Saved data entries:
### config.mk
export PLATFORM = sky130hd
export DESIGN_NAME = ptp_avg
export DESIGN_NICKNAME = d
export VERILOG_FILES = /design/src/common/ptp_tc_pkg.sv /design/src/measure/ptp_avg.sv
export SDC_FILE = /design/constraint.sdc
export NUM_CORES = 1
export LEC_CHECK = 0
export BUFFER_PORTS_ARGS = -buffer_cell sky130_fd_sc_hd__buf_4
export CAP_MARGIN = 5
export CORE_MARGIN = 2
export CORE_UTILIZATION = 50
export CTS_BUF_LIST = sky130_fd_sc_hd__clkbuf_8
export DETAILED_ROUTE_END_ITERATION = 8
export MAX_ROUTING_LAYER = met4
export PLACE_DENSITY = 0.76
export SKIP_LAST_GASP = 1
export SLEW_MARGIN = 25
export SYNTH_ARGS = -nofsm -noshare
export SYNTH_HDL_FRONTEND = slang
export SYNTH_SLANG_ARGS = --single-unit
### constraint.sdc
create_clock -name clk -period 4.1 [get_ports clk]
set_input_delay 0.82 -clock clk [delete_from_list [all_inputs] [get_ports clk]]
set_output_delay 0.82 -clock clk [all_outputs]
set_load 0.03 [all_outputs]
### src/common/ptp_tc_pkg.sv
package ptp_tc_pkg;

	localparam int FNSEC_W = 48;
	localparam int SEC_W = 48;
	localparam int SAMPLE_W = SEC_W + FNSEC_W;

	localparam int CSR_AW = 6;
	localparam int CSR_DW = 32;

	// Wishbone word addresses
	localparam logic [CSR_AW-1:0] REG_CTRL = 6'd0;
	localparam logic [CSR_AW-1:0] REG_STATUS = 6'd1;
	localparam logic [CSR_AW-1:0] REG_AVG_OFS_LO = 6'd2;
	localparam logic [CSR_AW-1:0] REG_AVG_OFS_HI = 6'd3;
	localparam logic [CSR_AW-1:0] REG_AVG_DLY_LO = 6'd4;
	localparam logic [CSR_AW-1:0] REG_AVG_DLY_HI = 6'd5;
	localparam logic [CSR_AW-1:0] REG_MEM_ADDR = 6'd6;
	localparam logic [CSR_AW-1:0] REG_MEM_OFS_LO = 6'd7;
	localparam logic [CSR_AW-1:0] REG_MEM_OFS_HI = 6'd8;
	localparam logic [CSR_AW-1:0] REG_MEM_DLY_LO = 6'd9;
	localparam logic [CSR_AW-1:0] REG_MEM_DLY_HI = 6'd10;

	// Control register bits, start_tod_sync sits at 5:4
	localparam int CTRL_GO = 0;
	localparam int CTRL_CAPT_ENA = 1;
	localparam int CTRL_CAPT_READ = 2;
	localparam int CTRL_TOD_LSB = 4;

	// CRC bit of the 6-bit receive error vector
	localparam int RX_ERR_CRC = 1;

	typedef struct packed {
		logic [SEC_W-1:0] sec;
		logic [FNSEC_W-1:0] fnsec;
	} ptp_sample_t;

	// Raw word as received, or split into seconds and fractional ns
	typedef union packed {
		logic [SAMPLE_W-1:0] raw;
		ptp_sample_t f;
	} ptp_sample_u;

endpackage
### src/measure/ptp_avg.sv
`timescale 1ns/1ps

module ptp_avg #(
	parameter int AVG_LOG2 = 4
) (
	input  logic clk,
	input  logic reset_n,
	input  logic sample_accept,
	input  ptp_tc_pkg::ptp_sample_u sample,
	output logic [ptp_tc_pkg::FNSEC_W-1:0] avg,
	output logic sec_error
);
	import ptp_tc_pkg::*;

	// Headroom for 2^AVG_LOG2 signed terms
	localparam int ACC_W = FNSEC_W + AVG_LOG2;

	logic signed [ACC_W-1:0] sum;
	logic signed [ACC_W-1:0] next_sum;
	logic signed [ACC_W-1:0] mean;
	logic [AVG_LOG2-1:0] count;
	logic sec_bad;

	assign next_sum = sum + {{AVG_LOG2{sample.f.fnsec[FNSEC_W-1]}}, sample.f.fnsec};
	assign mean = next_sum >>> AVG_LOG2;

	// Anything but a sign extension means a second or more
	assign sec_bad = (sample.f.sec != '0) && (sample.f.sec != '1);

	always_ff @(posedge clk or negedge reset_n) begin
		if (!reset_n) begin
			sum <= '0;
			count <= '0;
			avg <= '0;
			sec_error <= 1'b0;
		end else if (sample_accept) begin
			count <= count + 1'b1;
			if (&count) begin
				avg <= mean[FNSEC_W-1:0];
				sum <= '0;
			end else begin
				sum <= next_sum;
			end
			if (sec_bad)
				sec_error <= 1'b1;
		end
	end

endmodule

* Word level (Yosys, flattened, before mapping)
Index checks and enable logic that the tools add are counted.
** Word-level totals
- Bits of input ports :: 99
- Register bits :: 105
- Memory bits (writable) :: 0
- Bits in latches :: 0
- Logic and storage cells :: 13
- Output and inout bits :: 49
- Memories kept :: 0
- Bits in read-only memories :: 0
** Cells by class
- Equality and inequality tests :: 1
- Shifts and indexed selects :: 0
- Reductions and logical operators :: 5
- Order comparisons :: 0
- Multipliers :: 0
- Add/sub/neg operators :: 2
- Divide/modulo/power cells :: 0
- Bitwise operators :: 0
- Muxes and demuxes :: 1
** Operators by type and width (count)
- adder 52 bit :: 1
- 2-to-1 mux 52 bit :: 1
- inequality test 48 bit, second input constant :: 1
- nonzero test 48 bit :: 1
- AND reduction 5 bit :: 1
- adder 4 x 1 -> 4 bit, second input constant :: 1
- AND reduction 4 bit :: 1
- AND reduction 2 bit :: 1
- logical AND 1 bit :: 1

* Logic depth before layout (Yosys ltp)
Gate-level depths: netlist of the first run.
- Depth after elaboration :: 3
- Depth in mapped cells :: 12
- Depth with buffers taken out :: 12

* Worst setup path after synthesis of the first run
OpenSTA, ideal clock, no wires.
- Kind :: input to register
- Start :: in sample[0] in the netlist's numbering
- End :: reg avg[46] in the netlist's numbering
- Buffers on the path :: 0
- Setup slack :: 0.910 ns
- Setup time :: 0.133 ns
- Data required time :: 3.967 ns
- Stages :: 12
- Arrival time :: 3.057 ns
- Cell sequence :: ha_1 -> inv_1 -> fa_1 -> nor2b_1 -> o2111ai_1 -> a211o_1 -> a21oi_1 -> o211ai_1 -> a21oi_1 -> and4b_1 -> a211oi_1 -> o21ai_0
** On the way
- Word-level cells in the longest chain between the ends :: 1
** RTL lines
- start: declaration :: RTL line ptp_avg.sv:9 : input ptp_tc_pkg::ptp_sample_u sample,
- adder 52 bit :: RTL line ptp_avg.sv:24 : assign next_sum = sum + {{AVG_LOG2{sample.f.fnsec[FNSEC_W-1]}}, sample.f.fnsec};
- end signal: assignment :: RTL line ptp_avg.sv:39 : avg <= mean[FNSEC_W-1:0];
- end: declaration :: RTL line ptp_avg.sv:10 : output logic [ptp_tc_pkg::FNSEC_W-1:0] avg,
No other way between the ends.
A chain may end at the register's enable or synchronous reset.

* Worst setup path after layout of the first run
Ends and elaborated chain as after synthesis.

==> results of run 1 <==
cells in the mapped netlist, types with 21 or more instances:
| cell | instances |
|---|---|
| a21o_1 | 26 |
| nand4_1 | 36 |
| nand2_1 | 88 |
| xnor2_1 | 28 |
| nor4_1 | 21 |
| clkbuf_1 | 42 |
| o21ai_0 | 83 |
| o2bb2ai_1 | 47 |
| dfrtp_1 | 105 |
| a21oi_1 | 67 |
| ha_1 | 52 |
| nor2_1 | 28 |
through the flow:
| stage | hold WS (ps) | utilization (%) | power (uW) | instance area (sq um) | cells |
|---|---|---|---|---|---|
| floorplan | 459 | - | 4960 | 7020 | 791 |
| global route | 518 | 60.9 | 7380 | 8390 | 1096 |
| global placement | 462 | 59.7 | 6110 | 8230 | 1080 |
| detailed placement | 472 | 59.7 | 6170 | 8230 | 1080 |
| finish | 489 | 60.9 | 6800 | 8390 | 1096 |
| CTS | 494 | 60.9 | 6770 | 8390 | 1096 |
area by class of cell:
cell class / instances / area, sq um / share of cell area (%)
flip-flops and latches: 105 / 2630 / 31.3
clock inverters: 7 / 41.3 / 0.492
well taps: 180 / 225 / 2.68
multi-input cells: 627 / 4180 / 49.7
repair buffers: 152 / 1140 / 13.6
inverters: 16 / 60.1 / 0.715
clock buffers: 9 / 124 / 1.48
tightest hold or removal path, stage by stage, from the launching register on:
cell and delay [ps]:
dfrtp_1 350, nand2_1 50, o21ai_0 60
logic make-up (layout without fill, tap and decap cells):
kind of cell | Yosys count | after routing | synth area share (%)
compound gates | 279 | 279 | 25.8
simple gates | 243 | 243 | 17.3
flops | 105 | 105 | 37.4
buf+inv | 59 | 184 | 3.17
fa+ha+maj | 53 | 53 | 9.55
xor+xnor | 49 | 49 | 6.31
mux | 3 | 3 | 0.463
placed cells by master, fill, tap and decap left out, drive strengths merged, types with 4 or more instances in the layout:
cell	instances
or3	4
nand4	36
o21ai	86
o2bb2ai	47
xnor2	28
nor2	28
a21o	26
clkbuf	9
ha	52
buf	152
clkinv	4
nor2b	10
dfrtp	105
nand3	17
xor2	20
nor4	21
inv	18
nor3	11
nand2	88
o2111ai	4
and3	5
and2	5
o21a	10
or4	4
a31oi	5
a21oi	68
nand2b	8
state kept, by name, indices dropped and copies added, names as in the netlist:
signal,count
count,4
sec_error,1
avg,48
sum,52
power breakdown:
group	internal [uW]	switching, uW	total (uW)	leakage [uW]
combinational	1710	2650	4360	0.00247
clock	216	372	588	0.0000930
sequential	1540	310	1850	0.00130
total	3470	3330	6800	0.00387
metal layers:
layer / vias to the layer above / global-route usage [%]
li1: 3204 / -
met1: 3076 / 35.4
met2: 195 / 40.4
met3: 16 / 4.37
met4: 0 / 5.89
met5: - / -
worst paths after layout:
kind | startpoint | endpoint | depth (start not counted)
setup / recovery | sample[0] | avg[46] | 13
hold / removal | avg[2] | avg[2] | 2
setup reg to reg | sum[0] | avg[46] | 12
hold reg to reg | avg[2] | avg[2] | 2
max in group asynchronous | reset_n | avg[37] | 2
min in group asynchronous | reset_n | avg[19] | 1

- **What to do**:
In the data above, which lines have "inequality"? Report each of them.

- **Finished task**:
- Equality and inequality tests :: 1
- inequality test 48 bit, second input constant :: 1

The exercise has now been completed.